> [REQUIRED ACTION] Transcribe exactly the line that contains "## run 3: critical path, stage by stage" and every line after it to the end of the entries, and nothing more.

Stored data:

File: config.mk
export PLATFORM = sky130hd
export DESIGN_NAME = m4rt_store
export DESIGN_NICKNAME = d
export VERILOG_FILES = /design/src/rtl/m4rt_pkg.sv /design/src/rtl/m4rt_store.sv
export SDC_FILE = /design/constraint.sdc
export NUM_CORES = 1
export LEC_CHECK = 0
export ABC_AREA = 1
export BUFFER_PORTS_ARGS = -buffer_cell sky130_fd_sc_hd__clkbuf_2
export CORE_AREA = 5 5 245 247
export DETAILED_ROUTE_END_ITERATION = 10
export DIE_AREA = 0 0 250 252
export PLACE_DENSITY = 0.59
export SLEW_MARGIN = 20
export SYNTH_ARGS = -nofsm -noshare
export SYNTH_HDL_FRONTEND = slang
export SYNTH_SLANG_ARGS = --single-unit
File: constraint.sdc
create_clock -name clk -period 0.8 [get_ports clk]
set_input_delay 0.04 -clock clk [delete_from_list [all_inputs] [get_ports clk]]
set_output_delay 0.04 -clock clk [all_outputs]
set_load 0.01 [all_outputs]
File: src/rtl/m4rt_pkg.sv
// Shared types and field layout for the 4x4 row transform.
// No dependencies; used by every module under rtl.
`timescale 1ns / 1ps

package m4rt_pkg;

	localparam int unsigned ElemW  = 32;
	localparam int unsigned ProdW  = 2 * ElemW;
	localparam int unsigned PairW  = ProdW + 1;
	localparam int unsigned SumW   = ProdW + 2;
	localparam int unsigned RowW   = 2;
	localparam int unsigned Dim    = 4;
	localparam int unsigned TdataW = 136;

	typedef enum logic {
		ACT_LOAD     = 1'b0,
		ACT_MULTIPLY = 1'b1
	} action_t;

	typedef logic [ElemW-1:0]           elem_t;
	typedef elem_t [Dim-1:0]            row_t;
	typedef row_t [Dim-1:0]             matrix_t;
	typedef logic [SumW-1:0]            sum_t;
	typedef sum_t [Dim-1:0]             sums_t;

	typedef struct packed {
		logic adv1;
		logic adv2;
		logic adv3;
	} pipe_ctl_t;

	localparam elem_t SatMax = {1'b0, {(ElemW-1){1'b1}}};
	localparam elem_t SatMin = {1'b1, {(ElemW-1){1'b0}}};

endpackage

File: src/rtl/m4rt_store.sv
// Right-hand matrix store: 16 words, cleared at reset, written a row at a time.
// Depends on m4rt_pkg.
`timescale 1ns / 1ps

module m4rt_store (
	input  logic                    clk,
	input  logic                    arst_n,
	input  logic                    wr_en,
	input  logic [m4rt_pkg::RowW-1:0] wr_row,
	input  m4rt_pkg::row_t          wr_data,
	output m4rt_pkg::matrix_t       matrix
);

	m4rt_pkg::matrix_t mat_q;

	always_ff @(posedge clk or negedge arst_n) begin
		if (!arst_n) begin
			mat_q <= '0;
		end else if (wr_en) begin
			mat_q[wr_row] <= wr_data;
		end
	end

	assign matrix = mat_q;

endmodule

==> flow_summary.toml, run 1 <==
[power_and_ir_drop]
ir_drop_uv = 1523
sw_frac_of_total_pct = 30.29
power.leakage_uw = 0.01756
internal_power_uw = 55670
combPwrFrac_pct = 26.0
p_clk_share_pct = 32.6
p_per_area_nw_per_um2 = 2469
power_uw = 79860
p_seq_share_pct = 41.4
switchingPower_uw = 24190

[clocking]
root_buffer = "clkbuf_16"
cts-htree-levels = 2
numClockSinks = 512
clk_pin_slew_ns = 0.06
cts_buffer_depth = 3
cts_tree = "done"
worst_skew_pair.late_latency_ns = 0.58
cts_buffers = 56

[place]
gp_congestion = 0.9219
pre_cts_slack_ns = -0.2325
dp_hpwl_um = 58840
portBuffers = 644

[synth]
synth_top_flop_cell = "dfrtp_1"
syn-num-nets = 2401
async_reset_ff_share_pct = 100.0
synth_area_um2 = 20930
ys_seq_area_share_pct = 61.22
synth_top_area_share_pct = 61.22
synth.avg_cell_area_um2 = 9.227
yosys_warnings = 0
synthCells = 2268
synth_area_leaders = "dfrtp_1 61%, nand2_1 18%, nand4_1 11%"
synth_cell_type_count = 10
synth_edf_count = 0
synth_area_leader_cell = "dfrtp_1"
synth_seq_cells = 512
yosys-top-cells-count = "1025 x nand2_1, 512 x dfrtp_1, 384 x nand4_1"
synth.most_common_cell = "nand2_1"

[route]
via_per_inst = 5.225
wirelength_um = 86910
vias = 21343
drc_errors = 0
drt_iter0_drc = 1706
ant_nets = 0
routedWlPerCell_um = 21.28
first_pass_iters = 6

[status]
violations = "hold timing, setup timing"
outcome = "finished, violations left"

[sta]
setup_ws_ns = -0.4188
holdWs_ns = -0.03426
fin_worst_skew_ns = 0
hold_viol = 7
min_period_ns = 1.219
slew_headroom_pct = 71.67
post-route-period-util_pct = 152.4
finalSetupViolCount = 1023
tns_ns = -327.36
fmax_ghz = 0.8205
grt_setup_unrepaired = "yes"
tightest_slew_ns = 0.4235
finalMaxSlewViolations = 0

[global_routing]
grt_antenna_before_repair = 1
overflow = 0
grt_max_degree = 69
grt_first_pass_wirelength_um = 129600
grt_usage_pct = 25.92
grt_pass1_vias = 20852

[die]
core-area_um2 = 57370
dieHeight_um = 252
row_count = 88
die_x_um = 250
die_area_um2 = 63000
pin_count = 645
start_util_pct = 36.48

[setup_path]
critPathLaunch = "matrix[58]"
critical_path_buf_inv_count = 1
reg2reg_to = "matrix[26]"
crit-reg2reg-launch = "matrix[26]"
r2r_slack_ns = -0.09
endpoint = "matrix[58]"
cp_num_cells = 1
worst-path-max-fanout = 2
reg2reg_depth = 4
arrival_ns = 1.18
end_kind = "output port"
critical_path_required_ns = 0.76
critPathLaunchType = "flop"
critPathTopFamily = "flip-flops"
max_stage_delay_ns = 0.44
crit_chain = "buf_6"
slowest_stage = "dfrtp_1"
path_class = "flop to output port"

[layout]
syn_to_final_growth_pct = 54.58
finish.utilization_pct = 56.39
n_fill_cell = 4988
nets = 3412
drive_gt1_share_pct = 33.78
largest_reg_flops = 512

[worst_hold_path]
min_path_type = "input port to flop"

[flow_run]
drv_cap = 0
==> cells in the final DEF, fill, tap and decap left out, types with 2 or more instances in the layout <==
| cell type | n |
|---|---|
| nand2_1 | 1019 |
| dfrtp_1 | 512 |
| clkbuf_2 | 447 |
| nand4_1 | 384 |
| buf_4 | 300 |
| buf_6 | 175 |
| dlygate4sd3_1 | 138 |
| nand3_1 | 128 |
| buf_12 | 77 |
| clkbuf_16 | 57 |
| clkbuf_8 | 29 |
| clkbuf_1 | 17 |
| buf_8 | 9 |
| nand2_2 | 5 |
| clkinv_2 | 4 |
| bufinv_16 | 4 |
| buf_2 | 4 |
| nand3_4 | 3 |
| inv_4 | 2 |
| clkinvlp_4 | 2 |
==> how the worst min path moves through the flow <==
stage,startpoint,to,slack (ns),cells after the start
6_report,wr_en,matrix[87],-0.03,5
2_1_floorplan,arst_n,matrix[0],-0.26,0
4_1_cts,wr_en,matrix[87],-0.07,5
3_3_place_gp,arst_n,matrix[190],0.03,2
5_1_grt,wr_en,matrix[87],-0.01,5
3_5_place_dp,arst_n,matrix[446],0.04,2
==> tightest hold or removal path, stage by stage <==
cell	delay, ns
buf_8	0.11
nand2_4	0.07
buf_12	0.17
nand2_1	0.08
nand2_1	0.04
==> area by class of cell <==
cell class | instances | area, um2 | share of cell area [%]
Antenna cell | 1 | 2.502 | 0.007735
Multi-Input combinational cell | 1541 | 6974 | 21.56
Sequential cell | 512 | 12810 | 39.61
Inverter | 2 | 12.51 | 0.03868
Timing Repair Buffer | 1166 | 9758 | 30.16
Clock buffer | 87 | 1669 | 5.160
Tap cell | 765 | 957.2 | 2.959
Clock inverter | 11 | 163.9 | 0.5067
==> layer usage <==
layer	vias up	share of wire, %	routed length [um]	track usage [%]
li1	9645	-	-	-
met1	10427	39	33670	33.03
met2	1052	49	42210	43.22
met3	217	8.0	6923	5.587
met4	2	4.7	4091	10.85
met5	-	0.014	12	0
==> through the flow <==
stage	instance area (um2)	instances	hold WS [ns]
after floorplan	21060	2268	-0.2556
after global placement	26160	3622	0.03498
after detailed placement	26160	3622	0.03853
after CTS	30470	3981	-0.06999
after global routing	32350	4084	-0.01324
final	32350	4085	-0.03426
==> logic make-up (layout without fill, tap and decap cells) <==
logic type / count (synthesis) / count (layout) / share of synthesized area [%]
DFF: 512 / 512 / 61.22
buffers and inverters: 215 / 1266 / 5.728
and+or+nand+nor: 1541 / 1541 / 33.05
other: 0 / 1 / 0
==> timing repair <==
action,CTS,global route
hold buffers,135,6
pin swaps,0,3
buffers inserted,126,102
endpoints found under the hold margin,1024,29
gates resized for setup,37,475
setup endpoints to repair,512,1023
==> power by group through the flow <==
stage	sequential [uW]	clock, uW	combinational, uW
global route	33400	27700	22400
global placement	33000	0	15400
CTS	32600	26600	18000
finish	33000	26100	20800
floorplan	34600	0	4740
detailed placement	33100	0	15700
(Power assumes the default switching activity.)
==> run 2: changes to the inputs <==
- CTS_BUF_LIST: not set -> sky130_fd_sc_hd__clkbuf_2 sky130_fd_sc_hd__clkbuf_4 sky130_fd_sc_hd__clkbuf_8
- GPL_ROUTABILITY_DRIVEN: not set -> 0
- TNS_END_PERCENT: not set -> 5
==> flow_summary.toml, run 2 (same netlist as run 1, synthesis figures left out) <==
[route]
vias = 21382
dr_wl_met3_um = 7583
wirelength_um = 88370
wl_met1_um = 34130
routed.top_layer = "met4"
routedWlPerCell_um = 21.95
drt_iter0_drc = 1836
routed-wl-met2_um = 42000
via_per_inst = 5.310
drc_errors = 0
first_pass_iters = 8
ant_nets = 0

[setup_path]
critical_path_required_ns = 0.76
critPathTopFamily = "flip-flops"
slowest_stage = "dfrtp_1"
max_stage_delay_ns = 0.43
critPathLaunchType = "flop"
worst-path-max-fanout = 2
arrival_ns = 1.26
critical_path_buf_inv_count = 1
critPathLaunch = "matrix[288]"
crit_chain = "clkbuf_2"
path_class = "flop to output port"
end_kind = "output port"
crit-reg2reg-launch = "matrix[324]"

[status]
outcome = "finished, violations left"
violations = "hold timing, setup timing"

[layout]
syn_to_final_growth_pct = 47.72
nets = 3334
final_area_um2 = 30910
largest_reg_flops = 512
drive_gt1_share_pct = 30.21
final_common_cell = "nand2_1"
final_cells = 4027
final_cell_mix = "1024 x nand2_1, 571 x clkbuf_2, 512 x dfrtp_1, 384 x nand4_1, 185 x dlygate4sd3_1"

[clocking]
cts_buffer_depth = 3
worst_skew_pair.late_latency_ns = 0.66
cts_tree = "done"
cts_buffers = 90
clk_pin_slew_ns = 0.06
cts-htree-levels = 3
numClockSinks = 512
root_buffer = "clkbuf_8"

[sta]
tightest_slew_ns = 0.6523
hold_viol = 24
finalSetupViolCount = 574
post-route-period-util_pct = 162.5
fmax_ghz = 0.7693
min_period_ns = 1.300
finalMaxSlewViolations = 0
setup_ws_ns = -0.4999
holdWs_ns = -0.1142
fin_worst_skew_ns = 0
slew_headroom_pct = 56.37
grt_setup_unrepaired = "yes"

[die]
pin_count = 645
row_count = 88
start_util_pct = 36.48
die_x_um = 250
dieHeight_um = 252
die_area_um2 = 63000
core-area_um2 = 57370

[global_routing]
grt_first_pass_wirelength_um = 131900
grt_max_degree = 67
grt_pass1_vias = 21493
grt_usage_pct = 26.46
overflow = 0
grt_antenna_before_repair = 3

[worst_hold_path]
hp-start = "wr_row[0]"
min_path_type = "input port to flop"

[place]
dp.cells = 3630
placed_area_um2 = 26230
portBuffers = 644
dp_hpwl_um = 58950

[flow_run]
drv_cap = 0

[power_and_ir_drop]
power.leakage_uw = 0.01704
ir_drop_uv = 1340
p_per_area_nw_per_um2 = 2439
-- run 2: what timing repair did --
action	in CTS	in global routing
buffers inserted	4	0
endpoints found under the hold margin	1024	91
hold buffers	237	9
resized for setup	18	165
cloned	0	3
setup endpoints to repair	512	866
-- run 2: stage by stage --
stage | util (%) | hold slack [ns] | setup WS (ns) | setup TNS (ns) | power, uW
6_report | 53.89 | -0.1142 | -0.4999 | -232.60 | 75390
2_1_floorplan | - | -0.2556 | -0.01161 | -1.161 | 39320
4_1_cts | 53.34 | -0.2000 | -0.5657 | -316.56 | 75580
3_5_place_dp | 45.72 | 0.02698 | -0.2175 | -79.16 | 48710
5_1_grt | 53.89 | -0.1265 | -0.5414 | -262.47 | 78960
3_3_place_gp | 45.72 | 0.03207 | -0.2019 | -71.50 | 48420
-- run 2: power by group --
group | internal (uW) | switching (uW) | total, uW
registers | 30100 | 2720 | 32800
logic | 6850 | 10100 | 17000
clock network | 14500 | 11100 | 25700
total | 51400 | 24000 | 75400
-- run 2: area by class of cell --
type,count,area (um2)
clock inverters,18,191.4
diodes,2,5.005
well taps,765,957.2
fillers,5165,26450
inverters,2,12.51
repair buffers,1054,8274
flip-flops and latches,512,12810
clock buffers,133,1699
multi-input cells,1541,6962
-- run 2: tightest hold or removal path, delay by kind of cell --
family	cells	cell delay [ns]
buffers and inverters	2	0.28
and+or+nand+nor	3	0.20
-- run 2: per-layer routing --
metal | track usage [%] | vias to the layer above
met5 | 0 | -
met4 | 13.82 | 0
met3 | 6.247 | 280
met2 | 42.67 | 1203
met1 | 33.45 | 10381
li1 | - | 9518
-- run 2: worst paths after layout --
kind	cells past startpoint	slack, ns	end
hold / removal	5	-0.11	matrix[108]
min in group asynchronous	3	0.02	matrix[384]
setup reg to reg	3	0.04	matrix[324]
hold reg to reg	2	0.47	matrix[362]
max in group asynchronous	4	0.22	matrix[167]
setup / recovery	1	-0.50	matrix[288]
==> run 3: changes to the inputs <==
- clock period: 0.8 -> 1.3 ns (I/O delays scaled with it)
==> flow_summary.toml, run 3 (same netlist as run 1, synthesis figures left out) <==
[status]
outcome = "finished, violations left"
violations = "setup timing"

[layout]
syn_to_final_growth_pct = 44.99
finish.utilization_pct = 52.89
drive_gt1_share_pct = 27.05
n_fill_cell = 5207
final_cell_mix = "1024 x nand2_1, 591 x clkbuf_2, 511 x dfrtp_1, 384 x nand4_1, 309 x dlygate4sd3_1"
final_cells = 4005
final_common_cell = "nand2_1"
final_area_um2 = 30340
largest_reg_flops = 512
nets = 3309

[place]
pre_cts_slack_ns = 0.08081
dp.cells = 3526
portBuffers = 644
placed_area_um2 = 24990
dp_hpwl_um = 52410

[setup_path]
r2r_slack_ns = 0.11
reg2reg_to = "matrix[200]"
path_class = "input port to flop"
critPathLaunch = "wr_en"
reg2reg_depth = 3
arrival_ns = 1.97
critical_path_required_ns = 1.88
critPathLaunchType = "input port"
end_kind = "flop"
crit-reg2reg-launch = "matrix[200]"
worst-path-max-fanout = 59

[worst_hold_path]
hp-start = "wr_en"
min_path_type = "input port to flop"
hold_path_end = "matrix[267]"
hold_depth = 5

[die]
die_area_um2 = 63000
start_util_pct = 36.48
row_count = 88
dieHeight_um = 252
die_x_um = 250
pin_count = 645
core-area_um2 = 57370

[clocking]
numClockSinks = 512
worst_skew_pair.late_latency_ns = 0.66
cts-htree-levels = 3
root_buffer = "clkbuf_8"
cts_buffers = 90
cts_tree = "done"
clk_pin_slew_ns = 0.06
cts_buffer_depth = 3

[power_and_ir_drop]
p_per_area_nw_per_um2 = 1516
p_clk_share_pct = 34.5
combPwrFrac_pct = 21.8
switchingPower_uw = 14590
internal_power_uw = 31400
sw_frac_of_total_pct = 31.72
p_seq_share_pct = 43.7
ir_drop_uv = 784.3
power.leakage_uw = 0.01611

[global_routing]
grt_max_degree = 156
grt_antenna_before_repair = 1
grt_first_pass_wirelength_um = 131100
overflow = 0
grt_usage_pct = 26.14
grt_pass1_vias = 21549

[route]
vias = 21307
via_per_inst = 5.320
drt_iter0_drc = 1817
drc_errors = 0
first_pass_iters = 6
routedWlPerCell_um = 21.60
ant_nets = 0
wirelength_um = 86520

[sta]
finalMaxSlewViolations = 0
holdWs_ns = 0.07720
fin_worst_skew_ns = 0
slew_headroom_pct = 27.28
setup_ws_ns = -0.09330
grt_setup_unrepaired = "yes"
post-route-period-util_pct = 107.2
tightest_slew_ns = 1.091
min_period_ns = 1.393
fmax_ghz = 0.7177
hold_viol = 0
finalSetupViolCount = 43

[flow_run]
drv_cap = 0
## run 3: cell count changes in the layout (fill, tap and decap cells not counted), sizes merged
cell | previous run | this run
buf | 247 | 122
clkbuf | 713 | 729
clkinv | 12 | 10
dlygate4sd3 | 185 | 309
dlymetal6s2s | 1 | 0
dlymetal6s4s | 41 | 6
inv | 4 | 5
## run 3: power by group through the flow
stage                     registers (uW)  logic, uW  clock network, uW
after floorplan                    21300       2880                  0
after global placement             20200       9080                  0
after detailed placement           20300       9210                  0
after CTS                          20100       9960              16200
after global routing               20400      10900              17000
final                              20100      10000              15800
## run 3: metrics by stage
step	power (uW)	setup TNS, ns
2_1_floorplan	24160	0
3_3_place_gp	29280	0
3_5_place_dp	29480	0
4_1_cts	46210	-9.958
5_1_grt	48240	-9.227
6_report	46000	-1.634
## run 3: layer usage
metal / up-vias / track usage (%) / share of wire (%)
li1: 9447 / - / -
met1: 10492 / 32.86 / 38
met2: 1127 / 42.32 / 48
met3: 241 / 6.494 / 8.7
met4: 0 / 13.29 / 4.9
met5: - / 0 / 0
## run 3: timing repair
action / 4_1_cts / 5_1_grt
hold endpoints to repair: 1024 / 20
hold buffers: 309 / 11
endpoints found under the setup margin: 417 / 589
buffers inserted: 3 / 0
gates cloned: 0 / 1
resized for setup: 14 / 75
## run 3: critical path, stage by stage
cell and delay, ns:
buf_8 0.14, nand3_4 0.10, dlygate4sd3_1 0.61, buf_12 0.28
nand2_1 0.10, nand2_1 0.06, dlygate4sd3_1 0.55
## run 3: worst max-delay path by stage
stage,to,slack [ns]
CTS,matrix[475],-0.11
global route,matrix[200],-0.12
floorplan,matrix[0],0.41
finish,matrix[200],-0.09
detailed placement,matrix[41],0.08
global placement,matrix[384],0.13
## run 3: layout make-up
cell class	count	area, um2	area share, %
Sequential cell	512	12810	42.23
Timing Repair Buffer	1029	7682	25.32
Multi-Input combinational cell	1541	6962	22.94
Clock buffer	137	1723	5.678
Tap cell	765	957.2	3.155
Clock inverter	17	187.7	0.6185
Inverter	2	12.51	0.04124
Antenna cell	2	5.005	0.01649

> [FINISHED EXERCISE]
## run 3: critical path, stage by stage
cell and delay, ns:
buf_8 0.14, nand3_4 0.10, dlygate4sd3_1 0.61, buf_12 0.28
nand2_1 0.10, nand2_1 0.06, dlygate4sd3_1 0.55
## run 3: worst max-delay path by stage
stage,to,slack [ns]
CTS,matrix[475],-0.11
global route,matrix[200],-0.12
floorplan,matrix[0],0.41
finish,matrix[200],-0.09
detailed placement,matrix[41],0.08
global placement,matrix[384],0.13
## run 3: layout make-up
cell class	count	area, um2	area share, %
Sequential cell	512	12810	42.23
Timing Repair Buffer	1029	7682	25.32
Multi-Input combinational cell	1541	6962	22.94
Clock buffer	137	1723	5.678
Tap cell	765	957.2	3.155
Clock inverter	17	187.7	0.6185
Inverter	2	12.51	0.04124
Antenna cell	2	5.005	0.01649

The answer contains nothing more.